Ashton shrugged, looked too exhausted to keep the matter private any longer. “Hector has a negative attitude toward Jillian. Jillian, on the other hand, is determined to solve whatever undefined issue has come between them. For that reason she insisted that I invite him to our reception, which I attempted to do on two occasions-a week ago and again this morning. On both occasions he declined. Just a moment ago Jillian called me over to inform me that she intends to pry him out of his little cottage over there for the wedding toast. In my opinion it’s a waste of time, and I told her so.”
“Why would she want to bother with… with… him?” She stumbled at the end, as though grabbing for a nasty epithet and finding none within reach.
“Good question, Carol, but not one I can answer.”
His comment was followed by a cut to the view from another camera, a camera positioned to cover a quadrant of the property that included the cottage, the rose garden, and half of the main house. Jillian, the picture-book bride, was knocking on the cottage door.
Again Hardwick stopped the video, causing the three figures to break down into a mosaic pattern on the screen. “All right,” he said. “Here we are. Starting now. The critical fourteen minutes. The fourteen minutes during which Hector Flores kills Jillian Perry Ashton. The fourteen minutes during which he cuts her head off with a machete, slips out the back window, and escapes without a trace. Those fourteen minutes start when she steps inside and closes the door.”
Hardwick released the “pause” button, and the action resumed. Jillian opened the cottage door, stepped inside, and closed it behind her.

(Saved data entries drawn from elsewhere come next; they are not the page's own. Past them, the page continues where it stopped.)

$ cat config.mk
export PLATFORM = sky130hd
export DESIGN_NAME = key_state_table
export DESIGN_NICKNAME = d
export VERILOG_FILES = /design/src/design/kst_pkg.sv /design/src/design/kst_in_stage.sv /design/src/design/kst_key_store.sv /design/src/design/kst_out_stage.sv /design/src/design/key_state_table.sv
export VERILOG_INCLUDE_DIRS = /design/src /design/src/design
export SDC_FILE = /design/constraint.sdc
export NUM_CORES = 2
export LEC_CHECK = 0
export BUFFER_PORTS_ARGS = -buffer_cell sky130_fd_sc_hd__buf_2
export CAP_MARGIN = 15
export CORE_ASPECT_RATIO = 1.75
export CORE_MARGIN = 2
export CORE_UTILIZATION = 30
export DETAILED_ROUTE_END_ITERATION = 6
export SYNTH_ARGS = -nofsm -noshare
export SYNTH_HDL_FRONTEND = slang
export SYNTH_SLANG_ARGS = --single-unit
$ cat constraint.sdc
create_clock -name clk -period 2.8 [get_ports clk]
set_clock_uncertainty 0.1 [all_clocks]
set_input_delay 0.42 -clock clk [delete_from_list [all_inputs] [get_ports clk]]
set_output_delay 0.42 -clock clk [all_outputs]
set_load 0.1 [all_outputs]
$ cat src/design/key_state_table_assert.svh
// ----------------------------------------------------------------------------
// key_state_table_assert
// assertion macros used by the key store module
// ----------------------------------------------------------------------------
`ifndef KEY_STATE_TABLE_ASSERT_SVH
`define KEY_STATE_TABLE_ASSERT_SVH

// checked property, ignored while reset is held
`define KST_ASSERT(label, prop, msg) \
  label: assert property (@(posedge clk) disable iff (!rst_n) (prop)) else $error(msg);

// checked property, also evaluated during reset
`define KST_ASSERT_RST(label, prop, msg) \
  label: assert property (@(posedge clk) (prop)) else $error(msg);

`endif

$ cat src/design/kst_pkg.sv
// ----------------------------------------------------------------------------
// kst_pkg
// types and constants shared by the key state table modules
// ----------------------------------------------------------------------------
`timescale 1ns / 1ps
`default_nettype none

package kst_pkg;

  // operation codes
  typedef enum logic [2:0] {
    MODE_EVENT     = 3'd0,
    MODE_QUERY     = 3'd1,
    MODE_CLEAR_ALL = 3'd2,
    MODE_CLEAR_ONE = 3'd3,
    MODE_FRAME     = 3'd4
  } mode_t;

  // event type code of a key event
  localparam logic [15:0] KEY_EVENT_TYPE = 16'd1;

  // event values that act
  localparam logic signed [31:0] VALUE_RELEASE = 32'sd0;
  localparam logic signed [31:0] VALUE_PRESS   = 32'sd1;

  // one input item
  typedef struct packed {
    mode_t              mode;
    logic [15:0]        event_type;
    logic [15:0]        key_code;
    logic signed [31:0] event_value;
  } item_t;

  // one result item
  typedef struct packed {
    logic key_held;
    logic key_seen;
    logic key_in_range;
  } result_t;

endpackage

`default_nettype wire

$ cat src/design/kst_in_stage.sv
// ----------------------------------------------------------------------------
// kst_in_stage
// input register: holds one accepted item until the store takes it
// ----------------------------------------------------------------------------
`timescale 1ns / 1ps
`default_nettype none

module kst_in_stage
  import kst_pkg::*;
(
  input  wire logic  clk,
  input  wire logic  rst_n,
  input  wire logic  in_valid,
  output logic       in_ready,
  input  wire item_t in_item,
  input  wire logic  take,
  output logic       item_valid,
  output item_t      item
);

  logic  valid_r;
  logic  valid_nxt;
  item_t item_r;

  // free when empty or when the held item moves on this cycle
  assign in_ready  = !valid_r || take;
  assign valid_nxt = (in_valid && in_ready) ? 1'b1 : (take ? 1'b0 : valid_r);

  // valid flag
  always_ff @(posedge clk) begin
    if (!rst_n) begin
      valid_r <= 1'b0;
    end else begin
      valid_r <= valid_nxt;
    end
  end

  // payload capture on transfer
  always_ff @(posedge clk) begin
    if (in_valid && in_ready) begin
      item_r <= in_item;
    end
  end

  assign item_valid = valid_r;
  assign item       = item_r;

endmodule

`default_nettype wire

$ cat src/design/kst_key_store.sv
// ----------------------------------------------------------------------------
// kst_key_store
// held and seen bit vectors, one operation applied per item
// ----------------------------------------------------------------------------
`timescale 1ns / 1ps
`default_nettype none

`include "key_state_table_assert.svh"

module kst_key_store
  import kst_pkg::*;
#(
  parameter int KEY_COUNT = 256
) (
  input  wire logic  clk,
  input  wire logic  rst_n,
  input  wire logic  fire,
  input  wire item_t item,
  output result_t    result
);

  localparam int          IDX_W     = (KEY_COUNT > 1) ? $clog2(KEY_COUNT) : 1;
  localparam logic [16:0] KEY_LIMIT = 17'(KEY_COUNT);

  logic [KEY_COUNT-1:0] held_r;
  logic [KEY_COUNT-1:0] held_nxt;
  logic [KEY_COUNT-1:0] seen_r;
  logic [KEY_COUNT-1:0] seen_nxt;
  logic [IDX_W-1:0]     idx;
  logic                 in_range;
  logic                 value_ok;
  logic                 ev_apply;

  // address decode
  assign in_range = {1'b0, item.key_code} < KEY_LIMIT;
  assign idx      = item.key_code[IDX_W-1:0];
  assign value_ok = (item.event_value == VALUE_RELEASE) ||
                    (item.event_value == VALUE_PRESS);
  assign ev_apply = (item.event_type == KEY_EVENT_TYPE) && value_ok && in_range;

  // next state of both vectors
  always_comb begin
    held_nxt = held_r;
    seen_nxt = seen_r;
    case (item.mode)
      MODE_EVENT: begin
        if (ev_apply) begin
          held_nxt[idx] = item.event_value[0];
          if (item.event_value[0]) begin
            seen_nxt[idx] = 1'b1;
          end
        end
      end
      MODE_CLEAR_ALL: begin
        held_nxt = '0;
      end
      MODE_CLEAR_ONE: begin
        if (in_range) begin
          held_nxt[idx] = 1'b0;
        end
      end
      MODE_FRAME: begin
        seen_nxt = '0;
      end
      default: begin
        held_nxt = held_r;
      end
    endcase
  end

  // state update on the item's step
  always_ff @(posedge clk) begin
    if (!rst_n) begin
      held_r <= '0;
      seen_r <= '0;
    end else if (fire) begin
      held_r <= held_nxt;
      seen_r <= seen_nxt;
    end
  end

  // addressed key after the operation
  assign result.key_held     = in_range && held_nxt[idx];
  assign result.key_seen     = in_range && seen_nxt[idx];
  assign result.key_in_range = in_range;

  // checks
  `KST_ASSERT_RST(a_reset_clears, !rst_n |=> (held_r == '0 && seen_r == '0), "reset left key bits set")
  `KST_ASSERT(a_idle_holds, !fire |=> ($stable(held_r) && $stable(seen_r)), "key bits changed with no item")
  `KST_ASSERT(a_frame_clears, (fire && item.mode == MODE_FRAME) |=> seen_r == '0, "frame start left seen bits")
  `KST_ASSERT(a_clear_all, (fire && item.mode == MODE_CLEAR_ALL) |=> held_r == '0, "clear all left held bits")

endmodule

`default_nettype wire

$ cat src/design/kst_out_stage.sv
// ----------------------------------------------------------------------------
// kst_out_stage
// result register: holds one result until the consumer takes it
// ----------------------------------------------------------------------------
`timescale 1ns / 1ps
`default_nettype none

module kst_out_stage
  import kst_pkg::*;
(
  input  wire logic    clk,
  input  wire logic    rst_n,
  input  wire logic    load,
  input  wire result_t result,
  output logic         free,
  output logic         out_valid,
  input  wire logic    out_ready,
  output result_t      out_result
);

  logic    valid_r;
  logic    valid_nxt;
  result_t result_r;

  // room when empty or when the held result transfers this cycle
  assign free      = !valid_r || out_ready;
  assign valid_nxt = load ? 1'b1 : ((valid_r && out_ready) ? 1'b0 : valid_r);

  // valid flag
  always_ff @(posedge clk) begin
    if (!rst_n) begin
      valid_r <= 1'b0;
    end else begin
      valid_r <= valid_nxt;
    end
  end

  // result capture
  always_ff @(posedge clk) begin
    if (load) begin
      result_r <= result;
    end
  end

  assign out_valid  = valid_r;
  assign out_result = result_r;

endmodule

`default_nettype wire

$ cat src/design/key_state_table.sv
// an item is held in the input register; its result is loaded into the result register when that has room
// throughput: one item per cycle while the output side takes results; the operation on the held and seen vectors
//   is one pass of logic between the input register and the result register
// reset: synchronous, active low; clears every held and seen bit at once and
//   empties both registers, so an item is taken in the first cycle after reset
// ----------------------------------------------------------------------------
// key_state_table
// per-key held and seen-this-frame tracker with event, query, clear and frame modes
// ----------------------------------------------------------------------------
`timescale 1ns / 1ps
`default_nettype none

module key_state_table
  import kst_pkg::*;
#(
  parameter int KEY_COUNT = 256
) (
  input  wire logic        clk,
  input  wire logic        rst_n,
  input  wire logic        in_valid,
  output logic             in_ready,
  input  wire logic [2:0]  in_mode,
  input  wire logic [15:0] in_event_type,
  input  wire logic [15:0] in_key_code,
  input  wire logic signed [31:0] in_event_value,
  output logic             out_valid,
  input  wire logic        out_ready,
  output logic             out_key_held,
  output logic             out_key_seen,
  output logic             out_key_in_range
);

  item_t   in_item;
  item_t   item;
  logic    item_valid;
  logic    out_free;
  logic    advance;
  result_t result;
  result_t out_result;

  // pack the input fields
  assign in_item.mode        = mode_t'(in_mode);
  assign in_item.event_type  = in_event_type;
  assign in_item.key_code    = in_key_code;
  assign in_item.event_value = in_event_value;

  // an item moves on when the result register has room
  assign advance = item_valid && out_free;

  kst_in_stage u_in (
    .clk        (clk),
    .rst_n      (rst_n),
    .in_valid   (in_valid),
    .in_ready   (in_ready),
    .in_item    (in_item),
    .take       (advance),
    .item_valid (item_valid),
    .item       (item)
  );

  kst_key_store #(
    .KEY_COUNT (KEY_COUNT)
  ) u_store (
    .clk    (clk),
    .rst_n  (rst_n),
    .fire   (advance),
    .item   (item),
    .result (result)
  );

  kst_out_stage u_out (
    .clk        (clk),
    .rst_n      (rst_n),
    .load       (advance),
    .result     (result),
    .free       (out_free),
    .out_valid  (out_valid),
    .out_ready  (out_ready),
    .out_result (out_result)
  );

  // unpack the result fields
  assign out_key_held     = out_result.key_held;
  assign out_key_seen     = out_result.key_seen;
  assign out_key_in_range = out_result.key_in_range;

endmodule

`default_nettype wire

“That’s it,” said Hardwick, pointing at the screen, “the last sight of her alive.”
The camera remained on the cottage while Gurney imagined the murder about to occur behind the floral-curtained windows.
“You said Flores ‘slips out the back window and escapes without a trace’ after killing her. You mean that literally?”
“Well,” said Hardwick, pausing dramatically, “I’d have to say… yes and no.”
Gurney sighed and waited.
“The thing is,” said Hardwick, “Flores’s disappearance has a familiar echo about it.” Another pause, accented by a sly smile. “There was a trail from the back window of the cottage that went out into the woods.”
“What’s your point, Jack?”
“That trail out into the woods? It just stopped dead a hundred and fifty yards from the house.”
“What are you saying?”
“It doesn’t remind you of anything?”
Gurney stared at him incredulously. “You mean the Mellery case?”
“Don’t know of a whole lot of other murder cases with trails stopping in the middle of the woods with no obvious explanation.”
“So you’re saying… what?”
“Nothing definite. Just wondering if you might have missed a loose end when you wrapped up the Mellery lunacy.”
“What kind of loose end?”
“Possibility of an accomplice?”
“Accomplice? Are you nuts? You know as well as I do there was nothing about the Mellery case that suggested even the remote possibility of more than one perp.”
“You a little touchy on that subject?”
“Touchy? I’m touchy about time-wasting suggestions based on nothing more than your demented sense of humor.”